Another banner read "No farmers, no food".
"If you see with how many people we are here today, and if you see it's all over Europe, so you must have hope. We must have hope that these people see that farming is necessary. It's the food, you know," said Kevin Bertens, a farmer from just outside Brussels.
European Parliament President Roberta Metsola said, "To the farmers that are outside. We see you and we hear you."
Farmers have already secured several measures, including the bloc's executive Commission proposals to limit farm imports from Ukraine and loosen some environmental regulations on fallow lands.
In France, where farmers have been protesting for weeks, the government has dropped plans to gradually reduce subsidies on agricultural diesel and promised more aid.
But farmers say that is not enough, and protests have spread to countries including Spain and Portugal.
While the farmers' crisis is not officially on the agenda of the EU summit, it is bound to be discussed, at least on the margins.
Already, with all eyes on Viktor Orban as the other 26 EU leaders wants to convince him at the summit to join a plan to offer stable financing to Ukraine, the Hungarian Prime Minister made a point of meeting farmers overnight.
"We need to find new leaders who truly represent the interests of the people," his spokesman quoted him as saying, referring to the European Parliament elections. "The @EU_Commission should represent the interests of European farmers against those of Ukraine, not the other way around," he quoted Orban as saying.
As he arrived at the summit, Belgian Prime Minister Alexander De Croo said that the farmers' grievances should be discussed.

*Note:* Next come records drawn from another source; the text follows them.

--- src/rtl/ws28xx_dec_if.sv ---
// ----------------------------------------------------------------------------
// ws28xx_dec_if
// Output bundle of the WS28xx code decoder.
//   master : driven by the decoder
//   slave  : observed by the consumer (LED chain, loopback checker, monitor)
// Signals:
//   bit_data_o   decoded bit, meaningful while bit_valid_o is high
//   bit_valid_o  one-cycle pulse per decoded bit
//   word_data_o  last assembled word, MSB = first received bit, held
//   word_valid_o one-cycle pulse when a full word has been collected
//   frame_rst_o  one-cycle pulse on a latch/reset gap
//   code_err_o   one-cycle pulse on an over-long high pulse
// ----------------------------------------------------------------------------
interface ws28xx_dec_if #(
  parameter int DATA_WIDTH = 24
);
  logic                  bit_data_o;
  logic                  bit_valid_o;
  logic [DATA_WIDTH-1:0] word_data_o;
  logic                  word_valid_o;
  logic                  frame_rst_o;
  logic                  code_err_o;

  modport master (
    output bit_data_o, bit_valid_o, word_data_o, word_valid_o, frame_rst_o, code_err_o
  );

  modport slave (
    input bit_data_o, bit_valid_o, word_data_o, word_valid_o, frame_rst_o, code_err_o
  );
endinterface

--- src/rtl/ws28xx_dec.sv ---
// ----------------------------------------------------------------------------
// ws28xx_dec
// Single-wire WS28xx code decoder. The asynchronous code line is
// synchronised, every high pulse is classified as 0/1 by comparing its high
// time with a threshold, and bits are packed MSB-first into DATA_WIDTH-bit
// words. A long low gap is reported as a frame reset (partial word dropped),
// and a high pulse reaching 511 clocks is reported as a code error.
// Ports:
//   clk_i           clock
//   rst_n_i         asynchronous active-low reset
//   bit_code_i      asynchronous serial code line
//   reg_thr_time_i  high-time threshold; high time > threshold decodes as 1
//   reg_rst_time_i  low time that forms a reset gap; 0 disables detection
//   dec_o           decoded bit / word / event outputs (master modport)
// ----------------------------------------------------------------------------
module ws28xx_dec #(
  parameter int SYNC_STAGES = 2,
  parameter int DATA_WIDTH  = 24
) (
  input  logic         clk_i,
  input  logic         rst_n_i,
  input  logic         bit_code_i,
  input  logic [7:0]   reg_thr_time_i,
  input  logic [15:0]  reg_rst_time_i,
  ws28xx_dec_if.master dec_o
);

  typedef enum logic [1:0] {
    IDLE = 2'd0,
    HIGH = 2'd1,
    LOW  = 2'd2,
    HOLD = 2'd3
  } state_e;

  localparam int               IDX_W    = (DATA_WIDTH > 1) ? $clog2(DATA_WIDTH) : 1;
  localparam logic [IDX_W-1:0] LAST_IDX = IDX_W'(DATA_WIDTH - 1);
  localparam logic [8:0]       HI_MAX   = 9'h1FF;
  localparam logic [15:0]      LO_MAX   = 16'hFFFF;

  // Input synchroniser; only its last stage is ever looked at.
  logic [SYNC_STAGES-1:0] sync_q, sync_d;
  logic                   code_s;

  // Decoder state
  state_e                 state_q, state_d;
  logic [8:0]             hi_cnt_q, hi_cnt_d;
  logic [15:0]            lo_cnt_q, lo_cnt_d;
  logic [IDX_W-1:0]       bit_idx_q, bit_idx_d;
  logic [DATA_WIDTH-1:0]  shreg_q, shreg_d;

  // Decision stage: events computed by the FSM on the cycle it sees the fall.
  logic                   evt_bit_valid_q, evt_bit_valid_d;
  logic                   evt_bit_data_q, evt_bit_data_d;
  logic                   evt_word_valid_q, evt_word_valid_d;
  logic                   evt_frame_q, evt_frame_d;
  logic                   evt_err_q, evt_err_d;
  logic [DATA_WIDTH-1:0]  word_hold_q, word_hold_d;

  // Output stage: one more register after the decision so a bit appears
  // SYNC_STAGES+1 clocks after its falling edge is first sampled.
  logic                   bit_valid_q, bit_data_q, word_valid_q, frame_rst_q, code_err_q;
  logic [DATA_WIDTH-1:0]  word_data_q;

  // Classification and shifted word for the pulse currently ending.
  logic                   dec_bit;
  logic [DATA_WIDTH:0]    shifted;

  assign code_s  = sync_q[SYNC_STAGES-1];
  assign sync_d  = {sync_q[SYNC_STAGES-2:0], bit_code_i};
  assign dec_bit = (hi_cnt_q > {1'b0, reg_thr_time_i});
  assign shifted = {shreg_q, dec_bit};

  // NOTE: every variable gets its default at the top of the block so no path
  // leaves one unassigned; a missed assignment here would infer a latch.
  always_comb begin
    state_d          = state_q;
    hi_cnt_d         = hi_cnt_q;
    lo_cnt_d         = lo_cnt_q;
    bit_idx_d        = bit_idx_q;
    shreg_d          = shreg_q;
    word_hold_d      = word_hold_q;
    evt_bit_data_d   = evt_bit_data_q;
    evt_bit_valid_d  = 1'b0;
    evt_word_valid_d = 1'b0;
    evt_frame_d      = 1'b0;
    evt_err_d        = 1'b0;

    unique case (state_q)
      IDLE: begin
        if (code_s) begin
          state_d  = HIGH;
          hi_cnt_d = 9'd1;
        end
      end

      HIGH: begin
        if (code_s) begin
          if (hi_cnt_q == HI_MAX - 9'd1) begin
            // Line stuck high: flag once, drop the partial word and wait
            // for the line to fall without emitting a bit.
            hi_cnt_d  = HI_MAX;
            evt_err_d = 1'b1;
            shreg_d   = '0;
            bit_idx_d = '0;
            state_d   = HOLD;
          end else begin
            hi_cnt_d = hi_cnt_q + 9'd1;
          end
        end else begin
          evt_bit_valid_d = 1'b1;
          evt_bit_data_d  = dec_bit;
          shreg_d         = shifted[DATA_WIDTH-1:0];
          if (bit_idx_q == LAST_IDX) begin
            bit_idx_d        = '0;
            evt_word_valid_d = 1'b1;
            word_hold_d      = shifted[DATA_WIDTH-1:0];
          end else begin
            bit_idx_d = bit_idx_q + 1'b1;
          end
          state_d  = LOW;
          lo_cnt_d = 16'd1;
        end
      end

      LOW: begin
        if (code_s) begin
          state_d  = HIGH;
          hi_cnt_d = 9'd1;
        end else begin
          if (lo_cnt_q != LO_MAX) begin
            lo_cnt_d = lo_cnt_q + 16'd1;
          end
          if ((reg_rst_time_i != 16'd0) && (lo_cnt_q == reg_rst_time_i)) begin
            evt_frame_d = 1'b1;
            shreg_d     = '0;
            bit_idx_d   = '0;
            state_d     = IDLE;
          end
        end
      end

      HOLD: begin
        if (!code_s) begin
          state_d  = LOW;
          lo_cnt_d = 16'd1;
        end
      end

      default: state_d = IDLE;
    endcase
  end

  // NOTE: sequential state uses non-blocking assignments only, so every flop
  // samples the pre-edge value of every other flop regardless of order.
  always_ff @(posedge clk_i or negedge rst_n_i) begin
    if (!rst_n_i) begin
      sync_q           <= '0;
      state_q          <= IDLE;
      hi_cnt_q         <= '0;
      lo_cnt_q         <= '0;
      bit_idx_q        <= '0;
      shreg_q          <= '0;
      word_hold_q      <= '0;
      evt_bit_valid_q  <= 1'b0;
      evt_bit_data_q   <= 1'b0;
      evt_word_valid_q <= 1'b0;
      evt_frame_q      <= 1'b0;
      evt_err_q        <= 1'b0;
      bit_valid_q      <= 1'b0;
      bit_data_q       <= 1'b0;
      word_valid_q     <= 1'b0;
      frame_rst_q      <= 1'b0;
      code_err_q       <= 1'b0;
      word_data_q      <= '0;
    end else begin
      sync_q           <= sync_d;
      state_q          <= state_d;
      hi_cnt_q         <= hi_cnt_d;
      lo_cnt_q         <= lo_cnt_d;
      bit_idx_q        <= bit_idx_d;
      shreg_q          <= shreg_d;
      word_hold_q      <= word_hold_d;
      evt_bit_valid_q  <= evt_bit_valid_d;
      evt_bit_data_q   <= evt_bit_data_d;
      evt_word_valid_q <= evt_word_valid_d;
      evt_frame_q      <= evt_frame_d;
      evt_err_q        <= evt_err_d;
      bit_valid_q      <= evt_bit_valid_q;
      bit_data_q       <= evt_bit_data_q;
      word_valid_q     <= evt_word_valid_q;
      frame_rst_q      <= evt_frame_q;
      code_err_q       <= evt_err_q;
      // word_hold_q only changes on word completion, so the output word
      // updates on the same edge that raises word_valid_o.
      word_data_q      <= word_hold_q;
    end
  end

  assign dec_o.bit_data_o   = bit_data_q;
  assign dec_o.bit_valid_o  = bit_valid_q;
  assign dec_o.word_data_o  = word_data_q;
  assign dec_o.word_valid_o = word_valid_q;
  assign dec_o.frame_rst_o  = frame_rst_q;
  assign dec_o.code_err_o   = code_err_q;

endmodule

--- src/flat_wrapper.sv ---
// flat-port wrapper written by rule: the top's interface ports become plain ports
module ws28xx_dec_flat 
#(
  parameter int SYNC_STAGES = 2,
  parameter int DATA_WIDTH  = 24
)
  (clk_i, rst_n_i, bit_code_i, reg_thr_time_i, reg_rst_time_i, dec_o_bit_data_o, dec_o_bit_valid_o, dec_o_word_data_o, dec_o_word_valid_o, dec_o_frame_rst_o, dec_o_code_err_o);
  ws28xx_dec_if #(.DATA_WIDTH(DATA_WIDTH)) dec_o_i ();
  input  logic clk_i;
  input  logic rst_n_i;
  input  logic bit_code_i;
  input  logic [7:0] reg_thr_time_i;
  input  logic [15:0] reg_rst_time_i;
  output wire logic [$bits(dec_o_i.bit_data_o)-1:0] dec_o_bit_data_o;
  output wire logic [$bits(dec_o_i.bit_valid_o)-1:0] dec_o_bit_valid_o;
  output wire logic [$bits(dec_o_i.word_data_o)-1:0] dec_o_word_data_o;
  output wire logic [$bits(dec_o_i.word_valid_o)-1:0] dec_o_word_valid_o;
  output wire logic [$bits(dec_o_i.frame_rst_o)-1:0] dec_o_frame_rst_o;
  output wire logic [$bits(dec_o_i.code_err_o)-1:0] dec_o_code_err_o;
  assign dec_o_bit_data_o = dec_o_i.bit_data_o;
  assign dec_o_bit_valid_o = dec_o_i.bit_valid_o;
  assign dec_o_word_data_o = dec_o_i.word_data_o;
  assign dec_o_word_valid_o = dec_o_i.word_valid_o;
  assign dec_o_frame_rst_o = dec_o_i.frame_rst_o;
  assign dec_o_code_err_o = dec_o_i.code_err_o;
  ws28xx_dec #(.SYNC_STAGES(SYNC_STAGES), .DATA_WIDTH(DATA_WIDTH)) u_core (.clk_i(clk_i), .rst_n_i(rst_n_i), .bit_code_i(bit_code_i), .reg_thr_time_i(reg_thr_time_i), .reg_rst_time_i(reg_rst_time_i), .dec_o(dec_o_i));
endmodule
--- config.mk ---
export PLATFORM = sky130hd
export DESIGN_NAME = ws28xx_dec_flat
export DESIGN_NICKNAME = d
export VERILOG_FILES = /design/src/rtl/ws28xx_dec_if.sv /design/src/rtl/ws28xx_dec.sv /design/src/flat_wrapper.sv
export SDC_FILE = /design/constraint.sdc
export NUM_CORES = 1
export LEC_CHECK = 0
export ABC_AREA = 1
export BUFFER_PORTS_ARGS = -buffer_cell sky130_fd_sc_hd__buf_2
export CAP_MARGIN = 20
export CORE_ASPECT_RATIO = 0.9
export CORE_MARGIN = 2
export CORE_UTILIZATION = 53
export DETAILED_ROUTE_END_ITERATION = 10
export PLACE_DENSITY = 0.81
export SLEW_MARGIN = 10
export SYNTH_ARGS = -nofsm -noshare
export SYNTH_HDL_FRONTEND = slang
export SYNTH_SLANG_ARGS = --single-unit
--- constraint.sdc ---
create_clock -name clk_i -period 1.41 [get_ports clk_i]
set_input_delay 0.282 -clock clk_i [delete_from_list [all_inputs] [get_ports clk_i]]
set_output_delay 0.282 -clock clk_i [all_outputs]
set_load 0.05 [all_outputs]
[Word-level counts from Yosys, hierarchy flattened]
Cells that the tools add are included.
Word-level totals
  flip-flop bits (word level): 115
  input bits: 27
  output and inout bits: 29
  logic and storage cells: 91
Operators by class
  add/sub/neg operators: 3
  $lt $le $gt $ge: 1
  equality and inequality tests: 17
  multiplexer cells: 37
  bitwise operators: 1
  reduce and logical (&&, ||, !) cells: 14
Operators with widths (count)
  23-bit 2-to-1 mux: 4
  16-bit 2-to-1 mux: 3
  23-bit case mux with 2 select lines: 1
  16-bit case mux with 2 select lines: 1
  9-bit 2-to-1 mux: 3
  5-bit 2-to-1 mux: 5
  9-bit case mux with 2 select lines: 1
  16-bit by 1-bit adder with 16-bit output, second input constant: 1
  16-bit == test: 1
  16-bit != test, second input constant: 1
  16-bit nonzero test: 1
  2-bit 2-to-1 mux: 6
  4-bit AND reduction: 3
  1-bit 2-to-1 mux: 11
  2-bit by 1-bit != test with 1-bit output, second input constant: 5
  5-bit case mux with 2 select lines: 1
  9-bit by 1-bit adder with 9-bit output, second input constant: 1
  9-bit == test, second input constant: 1
  9-bit by 8-bit > comparator with 1-bit output: 1
  2-bit case mux with 4 select lines: 1
  2-bit != test, second input constant: 3
  3-bit AND reduction: 2
  2-bit nonzero test: 3
  5-bit by 1-bit adder with 5-bit output, second input constant: 1
  other kinds (10): 12

[Depth between registers and ports, before layout]
Gate-level depths: netlist (run 1).
  depth in word-level cells: 5
  depth in mapped cells: 13
  gate-level depth less buffers: 12

[Worst setup path after synthesis (run 1)]
Ideal clock, no wire load.
  path type: flip-flop to flip-flop
  from: register u_core.lo_cnt_q[0]
  to: register u_core.lo_cnt_q[8]
  arrival time: 1434 ps
  required time: 1288 ps
  path slack: -146 ps
  cell stages (with the launch flop): 10
  path buffers: 1
  period minus slack after synthesis: 1556 ps
  path through: dfrtp_1 ha_1 nand3_1 nor2_2 nand4_1 nand2_1 inv_2 buf_6 nand4_1 o21ai_1
On the way
  cells in the longest elaborated chain, start to end: 4
  elaborated cells on any way between the ends: 7
RTL lines
  start, declared: line ws28xx_dec.sv:47  | logic [15:0] lo_cnt_q, lo_cnt_d;
  start signal, assigned: line ws28xx_dec.sv:179  | lo_cnt_q <= lo_cnt_d;
  16-bit by 1-bit adder with 16-bit output: line ws28xx_dec.sv:131  | lo_cnt_d = lo_cnt_q + 16'd1;
  16-bit 2-to-1 mux: line ws28xx_dec.sv:130  | if (lo_cnt_q != LO_MAX) begin
  16-bit 2-to-1 mux: line ws28xx_dec.sv:126  | if (code_s) begin
  16-bit case mux with 2 select lines: line ws28xx_dec.sv:88  | unique case (state_q)
Several ways; a longest one is shown, not always the timed one. The select of a mux whose other input is x is not followed.
A chain may end at the register's enable or synchronous reset.

[Final worst setup path (run 1)]
  from: register u_core.lo_cnt_q[1]
  to: register u_core.bit_idx_q[3]
On the way
  cells in the longest elaborated chain, start to end: 4
RTL lines
  16-bit == test: line ws28xx_dec.sv:133  | if ((reg_rst_time_i != 16'd0) && (lo_cnt_q == reg_rst_time_i)) begin
  1-bit logical AND: line ws28xx_dec.sv:133
  2-bit by 1-bit != test with 1-bit output (no source line)
  4-bit AND reduction (no source line)
  end signal, assigned: line ws28xx_dec.sv:180  | bit_idx_q <= bit_idx_d;
  end, declared: line ws28xx_dec.sv:48  | logic [IDX_W-1:0] bit_idx_q, bit_idx_d;
No other way between the ends.

==> results by group, run 1 <==
Status
  • Status: finished with violations
  • Failing checks: setup timing

Worst setup path
  • Required time of the critical path: 1870 ps
  • Crit end category: flop
  • CP Launch Type: flop
  • Data arrival, critical path: 2260 ps
  • Crit Path Max Fanout: 5
  • Crit Path Class: flop to flop

Placed design
  • GP Congestion: 0.928
  • IO buf count: 55
  • Place WS: -375 ps
  • DP HPWL: 8.08 mm

Pwr
  • Pint: 6.26 mW
  • Reg power frac: 40.3%
  • PD cells: 1120 mW/mm²
  • Gate power share: 13.4%
  • Leakage power total: 4.22 nW
  • Peak supply drop: 0.00105 V
  • Switch share: 28.2%
  • Switching power: 2.46 mW
  • Clk pwr share: 46.3%

STA
  • Worst Slack Setup Final: -393 ps
  • Layout Skew: 14.8 ps
  • Worst Max-Slew Pin Slew: 514 ps
  • Slew Viols, Final: 0
  • Fin. Hold Viols: 0
  • Minimum clock period: 1800 ps
  • Final Setup Violations: 81
  • Relative slew slack: 65.4%
  • Fmax: 0.555 GHz
  • Tcrit/Tclk final: 128%
  • RSZ-0062 raised after global routing: true
  • Hold WS: 242 ps

Yosys
  • Syn nets: 615
  • Sequential cell area fraction in the yosys report: 55.2%
  • Dominant cells by area after synthesis: dfrtp_1, nand2_1, nand2_2
  • Synth unique cells: 37
  • Post-synthesis cell area: 0.00521 mm²
  • Adder-Cell Fraction of Synth Area: 2.88%
  • Mean post-synth cell area: 9.05 µm²
  • Synthesis-stage register bit count: 115
  • Syn Inst Count: 576
  • Cell taking the most area after synthesis: dfrtp_1
  • Compound-Gate Fraction of Synth Area: 4.75%
  • Largest family of logic cells by synthesized area: simple AND/OR/NAND/NOR gates
  • Synth warn: 0
  • Mux share of post-synthesis cell area: 0%
  • Top cell type's share of synthesized area: 55.2%
  • Post-Synth Simple-Gate Area: 27.8%
  • XOR/XNOR Fraction of Synth Area: 3.36%

Route
  • DR vias: 4970
  • Antenna viol nets, final: 0
  • DR iter-0 viols: 481
  • Post-detailed-route wirelength per cell: 19.6 µm
  • Pre-antenna DRT Iters: 5
  • Final WL: 17.2 mm
  • DRC violations left: 0
  • DR vias/cell: 5.67

Clock network
  • Clock transition at the registers of the reported paths: 60 ps
  • Clock root buffer: clkbuf_8
  • # H-tree levels: 4
  • Clk sinks: 115
  • Max Buffers Root-to-Sink: 2
  • Worst-Skew Late Latency: 530 ps
  • TritonCTS buffer count: 17
  • CTS tree: built

Finish
  • Nets: 777
  • Commonest non-fill, non-tap cell in the layout: nand2_1
  • Commonest cells after routing, fill and taps aside: nand2_1, dfrtp_1, buf_4
  • Layout fillers: 502
  • Ant. Diodes: 0
  • Share of layout cells above drive strength 1: 47.3%
  • Area of the multi-input gates: 0.00272 mm²
  • Syn-to-layout area delta: 48.9%
  • Storage element area: 0.00288 mm²

Global routing
  • Remaining Overflow, GRT: 0
  • Tot GR Track Use: 30.5%
  • First-pass GRT wire length: 24.5 mm
  • Largest net degree at the start of global routing: 60
  • Antenna violations before repair: 0
  • Vias in the first global route: 4830

Floorplan
  • Die X: 109 µm
  • I/O pins: 56
  • Full die area: 0.0106 mm²
  • DIE HEIGHT: 98.1 µm
  • Row count: 34
  • Core Box Area: 0.00961 mm²
  • Initial core utilization: 54.2%

Flow run
  • Max cap viols: 0

Hold path
  • Worst hold path class: input pin to flop
==> synthesized netlist by cell type <==
master	number
nor3b_1	1
buf_4	3
a32o_1	1
a21boi_0	1
o211ai_1	4
nor2_4	2
nand2_4	2
a21oi_1	7
buf_12	2
inv_4	1
nor3_1	12
xor2_1	7
nand3_1	25
inv_2	6
dfrtp_1	115
o21ai_0	10
buf_6	1
nor2_2	3
ha_1	12
nand4_1	10
o311ai_1	1
nor2_1	28
clkbuf_1	2
xnor2_1	13
o31ai_1	5
buf_2	4
nand2_8	1
nor4_1	2
a21boi_1	1
o21ai_1	7
or2_0	1
o221ai_1	3
nand2_1	191
nand2_2	42
and3_1	1
buf_1	2
inv_1	47
==> cell type report <==
cell class	count	area share [%]
Clock buffer	18	5.38
Clock inverter	14	1.69
Inverter	54	3.08
Multi-Input combinational cell	396	35.0
Sequential cell	115	37.1
Tap cell	126	2.03
Timing Repair Buffer	151	15.1
Timing Repair inverter	3	0.613
==> per-layer routing <==
metal,global-route usage [%],vias to the layer above,wire length (µm)
met1,37.4,2423,6470
met2,50.7,300,8570
met4,14.8,0,944
met3,7.34,79,1220
met5,0,-,0
li1,-,2168,-
==> timing repair <==
action                     4_1_cts  5_1_grt
pin swaps                       26       40
hold endpoints to repair       116        0
cloned                           6        3
setup endpoints to repair       79       98
hold buffers                     2        0
buffers inserted                14        8
resized for setup               55      143
==> critical path, cell delays in order (launching register included) <==
cell,delay [ps]
dfrtp_2,450
xnor2_2,180
nand2_1,100
nor2_2,180
nand2_2,100
nor2_2,110
nand2_2,110
nand2_8,160
buf_6,150
nand3_2,80
nand2_2,110
==> metrics by stage <==
stage,cell area [µm²],TNS (ps),util [%],instances,power [mW]
global route,7760,-20830,80.7,877,8.99
finish,7760,-16670,80.7,877,8.72
floorplan,5350,-3760,-,576,3.98
global placement,6240,-11530,64.9,816,4.35
detailed placement,6240,-14890,64.9,816,4.39
CTS,7190,-8610,74.8,869,8.47
==> flip-flops by register name, summed over array words and instances, names as in the netlist, 2 cells and up <==
name and cells:
u_core.dec_o.word_data_o 24, u_core.state_q 2, u_core.shreg_q 23, u_core.hi_cnt_q 9
u_core.sync_q 2, u_core.word_hold_q 24, u_core.lo_cnt_q 16, u_core.bit_idx_q 5
==> power groups by stage <==
| stage | logic (mW) | clock network (mW) | registers, mW |
|---|---|---|---|
| detailed placement | 0.853 | 0 | 3.54 |
| CTS | 0.993 | 3.99 | 3.48 |
| finish | 1.17 | 4.04 | 3.51 |
| global placement | 0.815 | 0 | 3.53 |
| global route | 1.24 | 4.22 | 3.52 |
| floorplan | 0.417 | 0 | 3.56 |
==> worst paths after layout <==
check                              startpoint                 endpoint  slack (ps)  cells after the start
max                        u_core.lo_cnt_q[1]      u_core.bit_idx_q[3]        -390                     10
min                         reg_thr_time_i[0]    u_core.word_hold_q[0]         240                      5
max reg2reg                u_core.lo_cnt_q[1]      u_core.bit_idx_q[3]        -390                     10
min reg2reg                  u_core.evt_err_q  u_core.dec_o.code_err_o         350                      0
max in group asynchronous             rst_n_i        u_core.state_q[0]         780                      3
min in group asynchronous             rst_n_i  u_core.dec_o.code_err_o         330                      3
==> cell families after synthesis <==
logic type,after synthesis
simple gates,321
xor+xnor,20
compound gates,40
flops,115
buf+inv,68
fa+ha+maj,12
(Power assumes the default switching activity.)
==> inputs of run 2 (changes only) <==
--- a/config.mk
+++ b/config.mk
@@ -13,4 +13,5 @@
 export CORE_UTILIZATION = 53
 export DETAILED_ROUTE_END_ITERATION = 10
+export MAX_ROUTING_LAYER = met4
 export PLACE_DENSITY = 0.81
 export SLEW_MARGIN = 10
==> constraint.sdc (replaced) <==
create_clock -name clk_i -period 1.41 [get_ports clk_i]
set_input_delay 0.423 -clock clk_i [delete_from_list [all_inputs] [get_ports clk_i]]
set_output_delay 0.423 -clock clk_i [all_outputs]
set_load 0.05 [all_outputs]
==> run 2 against run 1 <==
Against the previous run: the flow still finishes with violations (setup timing); sequential cell count did not move; critical path type unchanged; clock power up 5.2%; cell count rose by 1.4%; register-to-register slack got worse by 570 ps; via count up 16%.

"They offer products of high quality, we also need to make sure that they can get the right price for the high-quality products that they provide," he said.
Meanwhile, Irish Prime Minister Leo Varadkar echoed French President Emmanuel Macron's opposition to signing a trade deal with the Mercosur group of South American countries in its current form - another key demand for farmers.
In France, where farmers stepped up protests at the start of the week, the impact of dozens of blockades is starting to be felt, said Eric Hemar, the head of a federation of transport and logistics employers.
"We did a poll among our federation members: all transport firms are impacted (by the farmers' protest) and have lost over the past 10 days about 30 per cent of their revenue, because we are not able to deliver on time or with delays," he said.